Electrowinning: costs and energy economics?

Electrowinning costs and energy economics are built up in this data-file. A charge of $900/ton is required to earn a 10% IRR on a $3,000/kTpa plant with a median energy consumption of 2-3 MWH/ton. Although this will vary metal by metal.

Electrowinning is used to purify metals, such as zinc, copper, tin, nickel, cobalt, magnesium, PGMs and Rare Earths. Even aluminium, chlor-alkali and green hydrogen are debatably electro-winning processes, or at the least electro-chemical processes whose energy economics can all be modeled using Faraday’s Law of electrolysis.

Electrorefining of metals was developed in the second half of the 19th century, applied first to copper, then gold and silver; in order to produce higher purity metals than was possible with pyrometallurgy. Britain’s J. B. Elkington patented a copper electro-refining process in 1865. The world’s first electrorefinery started in 1869 at the Pembrey Copper works, Burry Port, Wales. The Wohlwill process to refine gold was invented in 1874 and the Moebius process for silver in 1884.

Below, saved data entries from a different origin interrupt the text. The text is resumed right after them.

===== src/tlac_lane.sv =====
// ----------------------------------------------------------------------------
// tlac_lane
// One color channel: blends the base, mask and overlay layers in turn, each
// layer taking a numerator stage and a reciprocal-scaling stage.
// ----------------------------------------------------------------------------
module tlac_lane (
   input  logic                                   clock,
   input  logic [tlac_pkg::NumLayers-1:0][7:0]    src,
   input  logic [tlac_pkg::NumLayers-1:0][15:0]   weight,
   output logic [7:0]                             color
);

   // Numerator src*w + dst*(65025-w), written as dst*65025 + (src-dst)*w.
   function automatic logic [23:0] blend_numer(input logic [7:0] s,
                                               input logic [7:0] d,
                                               input logic [15:0] w);
      logic signed [8:0]  diff;
      logic signed [16:0] ws;
      logic signed [25:0] prod;
      logic [23:0]        base;
      logic signed [26:0] total;
      diff  = $signed({1'b0, s}) - $signed({1'b0, d});
      ws    = $signed({1'b0, w});
      prod  = diff * ws;
      base  = 24'(d * tlac_pkg::FullWeight);
      total = $signed({3'b000, base}) + 27'(prod);
      return total[23:0];
   endfunction

   // Exact floor of n / 65025 for n below 2**24.
   function automatic logic [7:0] scale_down(input logic [23:0] n);
      logic [48:0] p;
      p = n * tlac_pkg::Recip;
      return p[tlac_pkg::RecipShift+7:tlac_pkg::RecipShift];
   endfunction

   logic [23:0] n0_ff, n0_in;
   logic [7:0]  q0_ff, q0_in;
   logic [23:0] n1_ff, n1_in;
   logic [7:0]  q1_ff, q1_in;
   logic [23:0] n2_ff, n2_in;
   logic [7:0]  q2_ff, q2_in;

   logic [7:0]  src1_d1_ff, src1_d2_ff;
   logic [15:0] w1_d1_ff, w1_d2_ff;
   logic [7:0]  src2_d1_ff, src2_d2_ff, src2_d3_ff, src2_d4_ff;
   logic [15:0] w2_d1_ff, w2_d2_ff, w2_d3_ff, w2_d4_ff;

   always_comb begin
      n0_in = blend_numer(src[0], 8'd0, weight[0]);
      q0_in = scale_down(n0_ff);
      n1_in = blend_numer(src1_d2_ff, q0_ff, w1_d2_ff);
      q1_in = scale_down(n1_ff);
      n2_in = blend_numer(src2_d4_ff, q1_ff, w2_d4_ff);
      q2_in = scale_down(n2_ff);
   end

   always_ff @(posedge clock) begin
      n0_ff      <= n0_in;
      q0_ff      <= q0_in;
      n1_ff      <= n1_in;
      q1_ff      <= q1_in;
      n2_ff      <= n2_in;
      q2_ff      <= q2_in;
      src1_d1_ff <= src[1];
      src1_d2_ff <= src1_d1_ff;
      w1_d1_ff   <= weight[1];
      w1_d2_ff   <= w1_d1_ff;
      src2_d1_ff <= src[2];
      src2_d2_ff <= src2_d1_ff;
      src2_d3_ff <= src2_d2_ff;
      src2_d4_ff <= src2_d3_ff;
      w2_d1_ff   <= weight[2];
      w2_d2_ff   <= w2_d1_ff;
      w2_d3_ff   <= w2_d2_ff;
      w2_d4_ff   <= w2_d3_ff;
   end

   assign color = q2_ff;

   // An opaque overlay replaces the running color outright.
   a_opaque_overlay: assert property (@(posedge clock)
      (w2_d4_ff == tlac_pkg::FullWeight) |-> ##2 (q2_ff == $past(src2_d4_ff, 2)))
      else $error("opaque overlay did not replace the color");

endmodule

This model includes an example from the 13MTpa global zinc production industry, where a 10% IRR requires an electrowinning plant to charge a spread of $900/ton of zinc, to earn a 10% IRR on $3,000/kTpa capex, and around 50-60% of the remaining cash opex is electricity, at 2,8000 kWh/ton.

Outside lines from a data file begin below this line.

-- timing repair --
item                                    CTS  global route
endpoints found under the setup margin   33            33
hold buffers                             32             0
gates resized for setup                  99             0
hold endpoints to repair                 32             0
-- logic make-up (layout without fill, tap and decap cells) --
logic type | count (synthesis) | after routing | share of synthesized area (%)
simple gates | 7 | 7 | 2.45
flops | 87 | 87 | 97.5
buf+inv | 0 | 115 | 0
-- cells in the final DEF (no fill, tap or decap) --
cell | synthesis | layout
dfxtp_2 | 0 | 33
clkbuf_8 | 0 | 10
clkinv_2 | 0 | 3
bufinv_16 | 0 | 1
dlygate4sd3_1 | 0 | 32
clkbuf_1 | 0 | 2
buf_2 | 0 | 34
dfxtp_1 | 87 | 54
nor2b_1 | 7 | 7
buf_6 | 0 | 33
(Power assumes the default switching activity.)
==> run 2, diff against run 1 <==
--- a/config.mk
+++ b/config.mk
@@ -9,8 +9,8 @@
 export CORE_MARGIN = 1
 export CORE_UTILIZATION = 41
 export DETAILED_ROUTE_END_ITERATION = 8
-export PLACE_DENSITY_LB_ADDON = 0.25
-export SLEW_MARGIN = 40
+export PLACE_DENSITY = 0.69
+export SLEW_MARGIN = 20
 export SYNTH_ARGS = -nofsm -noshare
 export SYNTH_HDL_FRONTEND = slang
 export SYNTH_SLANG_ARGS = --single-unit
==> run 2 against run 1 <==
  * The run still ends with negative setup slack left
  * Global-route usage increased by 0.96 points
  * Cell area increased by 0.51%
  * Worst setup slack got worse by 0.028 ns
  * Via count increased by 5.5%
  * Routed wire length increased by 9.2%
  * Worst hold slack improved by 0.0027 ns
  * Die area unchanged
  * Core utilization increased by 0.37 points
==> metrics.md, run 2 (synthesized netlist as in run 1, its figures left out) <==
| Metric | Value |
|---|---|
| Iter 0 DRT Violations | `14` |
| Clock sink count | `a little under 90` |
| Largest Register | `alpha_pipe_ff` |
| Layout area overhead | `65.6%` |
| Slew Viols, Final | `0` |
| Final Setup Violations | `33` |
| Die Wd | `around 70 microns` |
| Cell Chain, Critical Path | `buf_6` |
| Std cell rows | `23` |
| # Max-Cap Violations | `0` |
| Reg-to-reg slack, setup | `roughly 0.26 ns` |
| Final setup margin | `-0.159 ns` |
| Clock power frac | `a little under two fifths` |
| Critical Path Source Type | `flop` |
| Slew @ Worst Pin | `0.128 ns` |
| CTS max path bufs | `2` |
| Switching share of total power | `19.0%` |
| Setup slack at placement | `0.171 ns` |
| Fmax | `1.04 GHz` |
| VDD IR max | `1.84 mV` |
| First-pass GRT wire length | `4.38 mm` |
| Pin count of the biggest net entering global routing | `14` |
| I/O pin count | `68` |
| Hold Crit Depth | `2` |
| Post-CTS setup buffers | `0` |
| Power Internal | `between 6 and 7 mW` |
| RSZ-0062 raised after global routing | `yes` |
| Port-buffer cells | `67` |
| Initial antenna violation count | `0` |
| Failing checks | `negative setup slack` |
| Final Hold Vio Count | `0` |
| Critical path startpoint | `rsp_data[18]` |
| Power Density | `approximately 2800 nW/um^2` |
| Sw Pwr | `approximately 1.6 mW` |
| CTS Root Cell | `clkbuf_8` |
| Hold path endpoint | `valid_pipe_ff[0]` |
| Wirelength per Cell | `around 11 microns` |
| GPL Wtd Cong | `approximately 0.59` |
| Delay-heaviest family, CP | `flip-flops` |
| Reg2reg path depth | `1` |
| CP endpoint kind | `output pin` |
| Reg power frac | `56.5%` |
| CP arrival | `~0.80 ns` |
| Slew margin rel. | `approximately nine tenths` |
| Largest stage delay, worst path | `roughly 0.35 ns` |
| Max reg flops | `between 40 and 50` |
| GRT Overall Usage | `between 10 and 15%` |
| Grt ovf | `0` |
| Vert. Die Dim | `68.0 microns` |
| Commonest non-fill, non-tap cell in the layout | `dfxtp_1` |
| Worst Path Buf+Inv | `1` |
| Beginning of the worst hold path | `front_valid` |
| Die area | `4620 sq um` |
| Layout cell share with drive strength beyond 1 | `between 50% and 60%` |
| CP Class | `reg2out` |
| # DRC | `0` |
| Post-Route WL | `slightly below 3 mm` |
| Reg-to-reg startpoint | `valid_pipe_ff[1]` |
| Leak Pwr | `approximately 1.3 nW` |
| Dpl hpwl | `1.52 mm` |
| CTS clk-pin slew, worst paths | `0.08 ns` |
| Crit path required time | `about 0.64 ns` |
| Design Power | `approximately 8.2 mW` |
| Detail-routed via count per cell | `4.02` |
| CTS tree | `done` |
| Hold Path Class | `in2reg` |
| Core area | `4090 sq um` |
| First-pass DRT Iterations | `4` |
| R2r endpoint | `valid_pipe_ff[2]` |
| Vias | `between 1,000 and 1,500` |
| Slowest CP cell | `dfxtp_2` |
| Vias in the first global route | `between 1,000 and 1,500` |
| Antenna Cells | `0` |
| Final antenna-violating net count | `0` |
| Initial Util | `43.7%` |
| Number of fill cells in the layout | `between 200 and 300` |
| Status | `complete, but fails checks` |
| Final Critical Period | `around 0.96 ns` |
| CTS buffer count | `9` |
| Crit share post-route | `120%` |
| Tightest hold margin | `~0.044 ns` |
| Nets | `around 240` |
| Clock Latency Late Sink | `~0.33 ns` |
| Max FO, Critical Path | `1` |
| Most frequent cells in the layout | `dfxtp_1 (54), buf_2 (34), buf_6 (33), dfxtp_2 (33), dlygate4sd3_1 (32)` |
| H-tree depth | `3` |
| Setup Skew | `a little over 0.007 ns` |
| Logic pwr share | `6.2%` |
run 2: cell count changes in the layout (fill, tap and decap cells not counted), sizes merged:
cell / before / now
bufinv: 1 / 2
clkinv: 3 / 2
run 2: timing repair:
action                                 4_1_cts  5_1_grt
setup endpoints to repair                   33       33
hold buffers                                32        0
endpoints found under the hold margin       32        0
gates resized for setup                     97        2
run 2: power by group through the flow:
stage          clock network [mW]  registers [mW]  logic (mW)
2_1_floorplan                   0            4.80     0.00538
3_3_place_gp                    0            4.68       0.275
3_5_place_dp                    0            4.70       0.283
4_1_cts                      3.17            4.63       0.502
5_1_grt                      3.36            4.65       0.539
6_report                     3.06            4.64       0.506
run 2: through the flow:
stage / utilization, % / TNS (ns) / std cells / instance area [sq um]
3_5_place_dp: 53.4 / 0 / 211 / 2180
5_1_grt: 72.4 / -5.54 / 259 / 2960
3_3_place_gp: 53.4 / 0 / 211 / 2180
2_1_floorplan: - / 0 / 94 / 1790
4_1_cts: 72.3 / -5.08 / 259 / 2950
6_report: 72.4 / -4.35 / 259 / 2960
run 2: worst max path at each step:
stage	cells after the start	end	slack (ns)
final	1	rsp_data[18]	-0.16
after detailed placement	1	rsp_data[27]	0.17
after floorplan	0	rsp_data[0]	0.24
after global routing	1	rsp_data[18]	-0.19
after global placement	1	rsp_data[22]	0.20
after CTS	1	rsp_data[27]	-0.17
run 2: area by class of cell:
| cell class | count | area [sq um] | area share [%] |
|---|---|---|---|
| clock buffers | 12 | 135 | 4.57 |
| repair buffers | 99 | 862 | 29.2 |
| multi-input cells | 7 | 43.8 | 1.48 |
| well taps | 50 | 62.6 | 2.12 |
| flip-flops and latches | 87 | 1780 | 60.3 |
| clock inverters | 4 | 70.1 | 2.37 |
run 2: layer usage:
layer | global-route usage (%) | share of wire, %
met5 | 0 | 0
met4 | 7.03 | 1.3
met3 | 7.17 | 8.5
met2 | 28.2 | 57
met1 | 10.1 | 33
[src/tlac_front.sv]
// ----------------------------------------------------------------------------
// tlac_front
// Holds the configuration registers, takes one item per cycle unless busy and
// turns each layer's alpha into a blend weight and the saturated alpha sum.
// ----------------------------------------------------------------------------
module tlac_front (
   input  logic                  clock,
   input  logic                  reset,
   input  logic                  start,
   output logic                  busy,
   input  tlac_pkg::req_type     req_data,
   input  logic                  csr_we,
   input  logic [1:0]            csr_index,
   input  logic [7:0]            csr_wdata,
   output tlac_pkg::front_type   front
);

   logic       busy_ff;
   logic [7:0] opacity_ff, opacity_in;
   logic       base_vis_ff, base_vis_in;
   logic       mask_vis_ff, mask_vis_in;
   logic       over_vis_ff, over_vis_in;
   logic       accept;

   tlac_pkg::front_type front_ff, front_in;

   logic [15:0] base_w;
   logic [15:0] mask_w;
   logic [15:0] over_w;
   logic [9:0]  alpha_sum;

   assign accept = start & ~busy_ff;
   assign busy   = busy_ff;
   assign front  = front_ff;

   always_comb begin
      opacity_in  = opacity_ff;
      base_vis_in = base_vis_ff;
      mask_vis_in = mask_vis_ff;
      over_vis_in = over_vis_ff;
      if (csr_we) begin
         unique case (tlac_pkg::csr_index_type'(csr_index))
            tlac_pkg::CSR_MASK_OPACITY:    opacity_in  = csr_wdata;
            tlac_pkg::CSR_BASE_VISIBLE:    base_vis_in = csr_wdata[0];
            tlac_pkg::CSR_MASK_VISIBLE:    mask_vis_in = csr_wdata[0];
            tlac_pkg::CSR_OVERLAY_VISIBLE: over_vis_in = csr_wdata[0];
            default:                       opacity_in  = opacity_ff;
         endcase
      end
   end

   always_comb begin
      base_w = base_vis_ff ?
               ({req_data.base_alpha, 8'd0} - {8'd0, req_data.base_alpha}) : 16'd0;
      mask_w = mask_vis_ff ? (req_data.mask_alpha * opacity_ff) : 16'd0;
      over_w = over_vis_ff ?
               ({req_data.overlay_alpha, 8'd0} - {8'd0, req_data.overlay_alpha}) : 16'd0;
      alpha_sum = (base_vis_ff ? {2'd0, req_data.base_alpha} : 10'd0)
                + (mask_vis_ff ? {2'd0, req_data.mask_alpha} : 10'd0)
                + (over_vis_ff ? {2'd0, req_data.overlay_alpha} : 10'd0);

      front_in.valid     = accept;
      front_in.src[0][0] = req_data.base_red;
      front_in.src[0][1] = req_data.mask_red;
      front_in.src[0][2] = req_data.overlay_red;
      front_in.src[1][0] = req_data.base_green;
      front_in.src[1][1] = req_data.mask_green;
      front_in.src[1][2] = req_data.overlay_green;
      front_in.src[2][0] = req_data.base_blue;
      front_in.src[2][1] = req_data.mask_blue;
      front_in.src[2][2] = req_data.overlay_blue;
      front_in.weight[0] = base_w;
      front_in.weight[1] = mask_w;
      front_in.weight[2] = over_w;
      front_in.alpha     = (alpha_sum > {2'd0, tlac_pkg::AlphaMax}) ?
                           tlac_pkg::AlphaMax : alpha_sum[7:0];
   end

   always_ff @(posedge clock) begin
      busy_ff <= reset;
      if (reset) begin
         opacity_ff     <= tlac_pkg::OpacityReset;
         base_vis_ff    <= 1'b1;
         mask_vis_ff    <= 1'b1;
         over_vis_ff    <= 1'b1;
         front_ff.valid <= 1'b0;
      end else begin
         opacity_ff     <= opacity_in;
         base_vis_ff    <= base_vis_in;
         mask_vis_ff    <= mask_vis_in;
         over_vis_ff    <= over_vis_in;
         front_ff.valid <= front_in.valid;
      end
      front_ff.src    <= front_in.src;
      front_ff.weight <= front_in.weight;
      front_ff.alpha  <= front_in.alpha;
   end

   // A hidden layer must not move the color.
   a_base_hidden: assert property (@(posedge clock) disable iff (reset)
      !base_vis_ff |=> front_ff.weight[0] == 16'd0)
      else $error("hidden base layer has a nonzero weight");

   a_accept_valid: assert property (@(posedge clock) disable iff (reset)
      (start && !busy_ff) |=> front_ff.valid)
      else $error("accepted item did not enter the lanes");

endmodule

[config.mk]
export PLATFORM = sky130hd
export DESIGN_NAME = tlac_front
export DESIGN_NICKNAME = d
export VERILOG_FILES = /design/src/tlac_pkg.sv /design/src/tlac_front.sv
export SDC_FILE = /design/constraint.sdc
export NUM_CORES = 1
export LEC_CHECK = 0
export BUFFER_PORTS_ARGS = -buffer_cell sky130_fd_sc_hd__buf_2
export CAP_MARGIN = 20
export CORE_MARGIN = 3
export CORE_UTILIZATION = 40
export DETAILED_ROUTE_END_ITERATION = 8
export PLACE_DENSITY = 0.73
export SLEW_MARGIN = 20
export SYNTH_ARGS = -nofsm -noshare
export SYNTH_HDL_FRONTEND = slang
export SYNTH_SLANG_ARGS = --single-unit
[constraint.sdc]
create_clock -name clock -period 10.2 [get_ports clock]
set_input_delay 0 -clock clock [delete_from_list [all_inputs] [get_ports clock]]
set_output_delay 0 -clock clock [all_outputs]
set_load 0.03 [all_outputs]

The energy costs of different electrowinning processes are built up from first principles in the data-file, using the standard potentials of redox chemistry and Faraday’s Law of electrolysis. Zinc electrowinning is not far from the median, of 2,500 kWh/ton of electricity demand. Producing magnesium, titanium, aluminium and hydrogen is most energy intensive.

Electrowinning costs and energy economics

The capex costs of different electrowinning plants are also tabulated in the data-file, based on technical papers. A good mid-point is $3,000/kTpa, although this varies (chart below).

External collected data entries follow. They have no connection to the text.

<file path="src/sv/vau_pkg.sv">
// shared types, constants and helpers of the four-component vector alu
package vau_pkg;

   localparam int FRAC_BITS  = 16;
   localparam int WORD_BITS  = 32;
   localparam int FIELD_W    = 32;
   localparam int SAT_W      = (WORD_BITS < FIELD_W) ? WORD_BITS : FIELD_W;
   localparam int CMD_W      = 4;
   localparam int EPS_W      = 16;
   localparam int LANES      = 4;
   localparam int IN_DATA_W  = 9 * FIELD_W;
   localparam int OUT_DATA_W = 5 * FIELD_W;
   localparam int OUT_USER_W = 3;

   // square root chain: one root bit per cell
   localparam int ROOT_W   = FIELD_W;
   localparam int RAD_W    = 2 * ROOT_W;
   localparam int SQREM_W  = ROOT_W + 2;
   localparam int SQ_CELLS = ROOT_W;

   // divider chain: one quotient bit per cell
   localparam int NUM_W    = FIELD_W + FRAC_BITS;
   localparam int DEN_W    = FIELD_W + 1;
   localparam int DV_CELLS = NUM_W;

   typedef enum logic [CMD_W-1:0] {
      CMD_ADD   = 4'd0,
      CMD_SUB   = 4'd1,
      CMD_NEG   = 4'd2,
      CMD_SCALE = 4'd3,
      CMD_DIV   = 4'd4,
      CMD_DOT   = 4'd5,
      CMD_CROSS = 4'd6,
      CMD_MAG   = 4'd7,
      CMD_NORM  = 4'd8
   } cmd_type;

   typedef logic signed [FIELD_W-1:0] word_type;

   // side data carried along the square root chain
   typedef struct packed {
      cmd_type                 cmd;
      logic [LANES-1:0][FIELD_W-1:0] r;
      logic [FIELD_W-1:0]      sc;
      logic [LANES-1:0][FIELD_W-1:0] a;
      logic [FIELD_W-1:0]      f;
      logic                    ovf;
      logic                    pt;
      logic                    vec;
   } sq_side_type;

   // side data carried along the divider chain
   typedef struct packed {
      cmd_type                 cmd;
      logic [LANES-1:0][FIELD_W-1:0] r;
      logic [FIELD_W-1:0]      sc;
      logic                    err;
      logic                    pt;
      logic                    vec;
      logic [LANES-1:0]        qneg;
      logic [LANES-1:0]        anz;
   } dv_side_type;

   // clamp to the result word range
   function automatic logic [FIELD_W-1:0] sat_word(input logic signed [63:0] v);
      logic signed [63:0] hi;
      logic signed [63:0] lo;
      logic signed [63:0] r;
      hi = (64'sd1 <<< (SAT_W - 1)) - 64'sd1;
      lo = -hi - 64'sd1;
      if (v > hi) begin
         r = hi;
      end else if (v < lo) begin
         r = lo;
      end else begin
         r = v;
      end
      return r[FIELD_W-1:0];
   endfunction

endpackage

</file>
<file path="src/sv/vau_div_cell.sv">
// one cell of the divider chain, settles one quotient bit in each lane
module vau_div_cell import vau_pkg::*; (
   input  logic                        clock,
   input  logic                        en,
   input  logic [DEN_W-1:0]            den_prev,
   input  logic [LANES-1:0][NUM_W-1:0] num_prev,
   input  logic [LANES-1:0][DEN_W-1:0] rem_prev,
   output logic [DEN_W-1:0]            den_out,
   output logic [LANES-1:0][NUM_W-1:0] num_out,
   output logic [LANES-1:0][DEN_W-1:0] rem_out
);

   logic [DEN_W-1:0]            den_ff;
   logic [LANES-1:0][NUM_W-1:0] num_in, num_ff;
   logic [LANES-1:0][DEN_W-1:0] rem_in, rem_ff;
   logic [DEN_W:0]              part [LANES];
   logic [DEN_W:0]              diff [LANES];

   // numerator shifts out at the top, quotient bits shift in at the bottom
   always_comb begin
      for (int i = 0; i < LANES; i++) begin
         part[i] = {rem_prev[i], num_prev[i][NUM_W-1]};
         diff[i] = part[i] - {1'b0, den_prev};
         if (part[i] >= {1'b0, den_prev}) begin
            rem_in[i] = diff[i][DEN_W-1:0];
            num_in[i] = {num_prev[i][NUM_W-2:0], 1'b1};
         end else begin
            rem_in[i] = part[i][DEN_W-1:0];
            num_in[i] = {num_prev[i][NUM_W-2:0], 1'b0};
         end
      end
   end

   always_ff @(posedge clock) begin
      if (en) begin
         den_ff <= den_prev;
         num_ff <= num_in;
         rem_ff <= rem_in;
      end
   end

   assign den_out = den_ff;
   assign num_out = num_ff;
   assign rem_out = rem_ff;

endmodule
</file>
<file path="config.mk">
export PLATFORM = sky130hd
export DESIGN_NAME = vau_div_cell
export DESIGN_NICKNAME = d
export VERILOG_FILES = /design/src/sv/vau_pkg.sv /design/src/sv/vau_div_cell.sv
export SDC_FILE = /design/constraint.sdc
export NUM_CORES = 1
export LEC_CHECK = 0
export BUFFER_PORTS_ARGS = -buffer_cell sky130_fd_sc_hd__buf_2
export CORE_AREA = 4 4 280 282
export CTS_BUF_LIST = sky130_fd_sc_hd__clkbuf_4
export CTS_CLUSTER_DIAMETER = 50
export DETAILED_ROUTE_END_ITERATION = 10
export DIE_AREA = 0 0 284 286
export HOLD_SLACK_MARGIN = 0.08
export RECOVER_POWER = 50
export SETUP_SLACK_MARGIN = 0.4
export SLEW_MARGIN = 20
export SYNTH_ARGS = -nofsm -noshare
export SYNTH_HDL_FRONTEND = slang
export SYNTH_SLANG_ARGS = --single-unit
</file>
<file path="constraint.sdc">
create_clock -name clock -period 4.1 [get_ports clock]
set_input_delay 0.205 -clock clock [delete_from_list [all_inputs] [get_ports clock]]
set_output_delay 0.205 -clock clock [all_outputs]
set_load 0.005 [all_outputs]
</file>
==> metrics.txt <==
flip-flop and latch count after synthesis=between 300 and 400; Post-synth EDFFs=between 300 and 400; PD cells=between 300 and 400 nW/um2; RSZ-0062 raised after global routing=false; Critical Path Source=den_prev[1]; share of layout cells above drive strength 1=approximately 29%; Clock Power Share=approximately 30%; P_leak=13.7 nW; Fillers=approximately 7200; Seq pwr share=between 40% and 50%; Data arrival, critical path=approximately 4400 ps; DRC viols=0; min Tclk post-route=3800 ps; Setup TNS=0 ps; Setup violations, final=0; layout net count=about 3600; Comb pwr share=approximately 28%; largest net degree at the start of global routing=111; Max Cap Violations=4; crit path kind=input pin to flip-flop; H-tree depth=3; crit end category=flip-flop; DR WL met3=7.87 mm; GRT overflow=0; Power Internal=7.61 mW; failing checks=capacitance limit, slew limit; WL final=roughly 95 mm; number of port buffers=~720; vias per cell=approximately 4.7; status=complete, but fails checks; post-route ant nets=0; CTS Buf Count=103; core area=around 76000 um2; IO Pins=about 720; GRT Total Usage=between 20% and 30%; CTS max path bufs=3; non-filler cells, final=4200; final hold viol count=0; HP Start=num_prev[98]; routed wl met2=around 48 mm; Area Growth Syn to Fin=66.0%; gpl congestion=0.917; Setup crit start kind=input pin; drt pass-1 iters=5; Tcrit/Tclk final=approximately 93%; Yosys warning total=0; Hold Crit Class=input pin to flip-flop; Iteration-0 DRC Markers=1207; mapped cell area=roughly 19000 um2; top sig layer=met5; register area share after synthesis=55.6%; via count=19800; num rows=between 100 and 150; Yosys cell types=75; Slew @ Worst Pin=around 2900 ps; WP data required=~4700 ps; Crit Path Max Fanout=7; DP HPWL=between 70 and 80 mm; routed length per instance=approximately 23 um; die area=~81000 um2; maximum clock frequency=263 MHz; Syn Inst Count=approximately 1700; Die Span X=around 280 um; Slew Viols, Final=around 300; routed length on met1=32.8 mm; CTS tree=done; Net Switching=roughly 3.5 mW; Async SR Flop Fraction=0%; # clock sinks=about 360; vias in the first global route=between 20000 and 25000; peak supply drop=~0.0002 V; switch share=between 30% and 40%; syn avg cell area=~12 um2; Placed Cells=~3300; die height=between 200 and 300 um; Main synth FF type=edfxtp_1; first-pass GRT wire length=between 100 and 150 mm; root buffer cell=clkbuf_4; initial antenna violation count=48; relative slew slack=-93.0%; Worst-path clk slew=70 ps; syn nets=between 2000 and 2500; Initial Util=25.5%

Electrowinning costs and energy economics

Our full model of electrowinning costs and energy economics is intended as a useful ‘building block’ together with our models of crushing-grinding and flotation, as we delve deeper into the cost curves of mining processes, which are increasingly important for energy transition. Interesting, we also think almost all of these mining technology can smooth our volatile power grids by demand shifting.

We have also constructed specific models of other electrochemical production processes, giving more detail on aluminium production, chlor-alkali production, nickel production, green hydrogen production.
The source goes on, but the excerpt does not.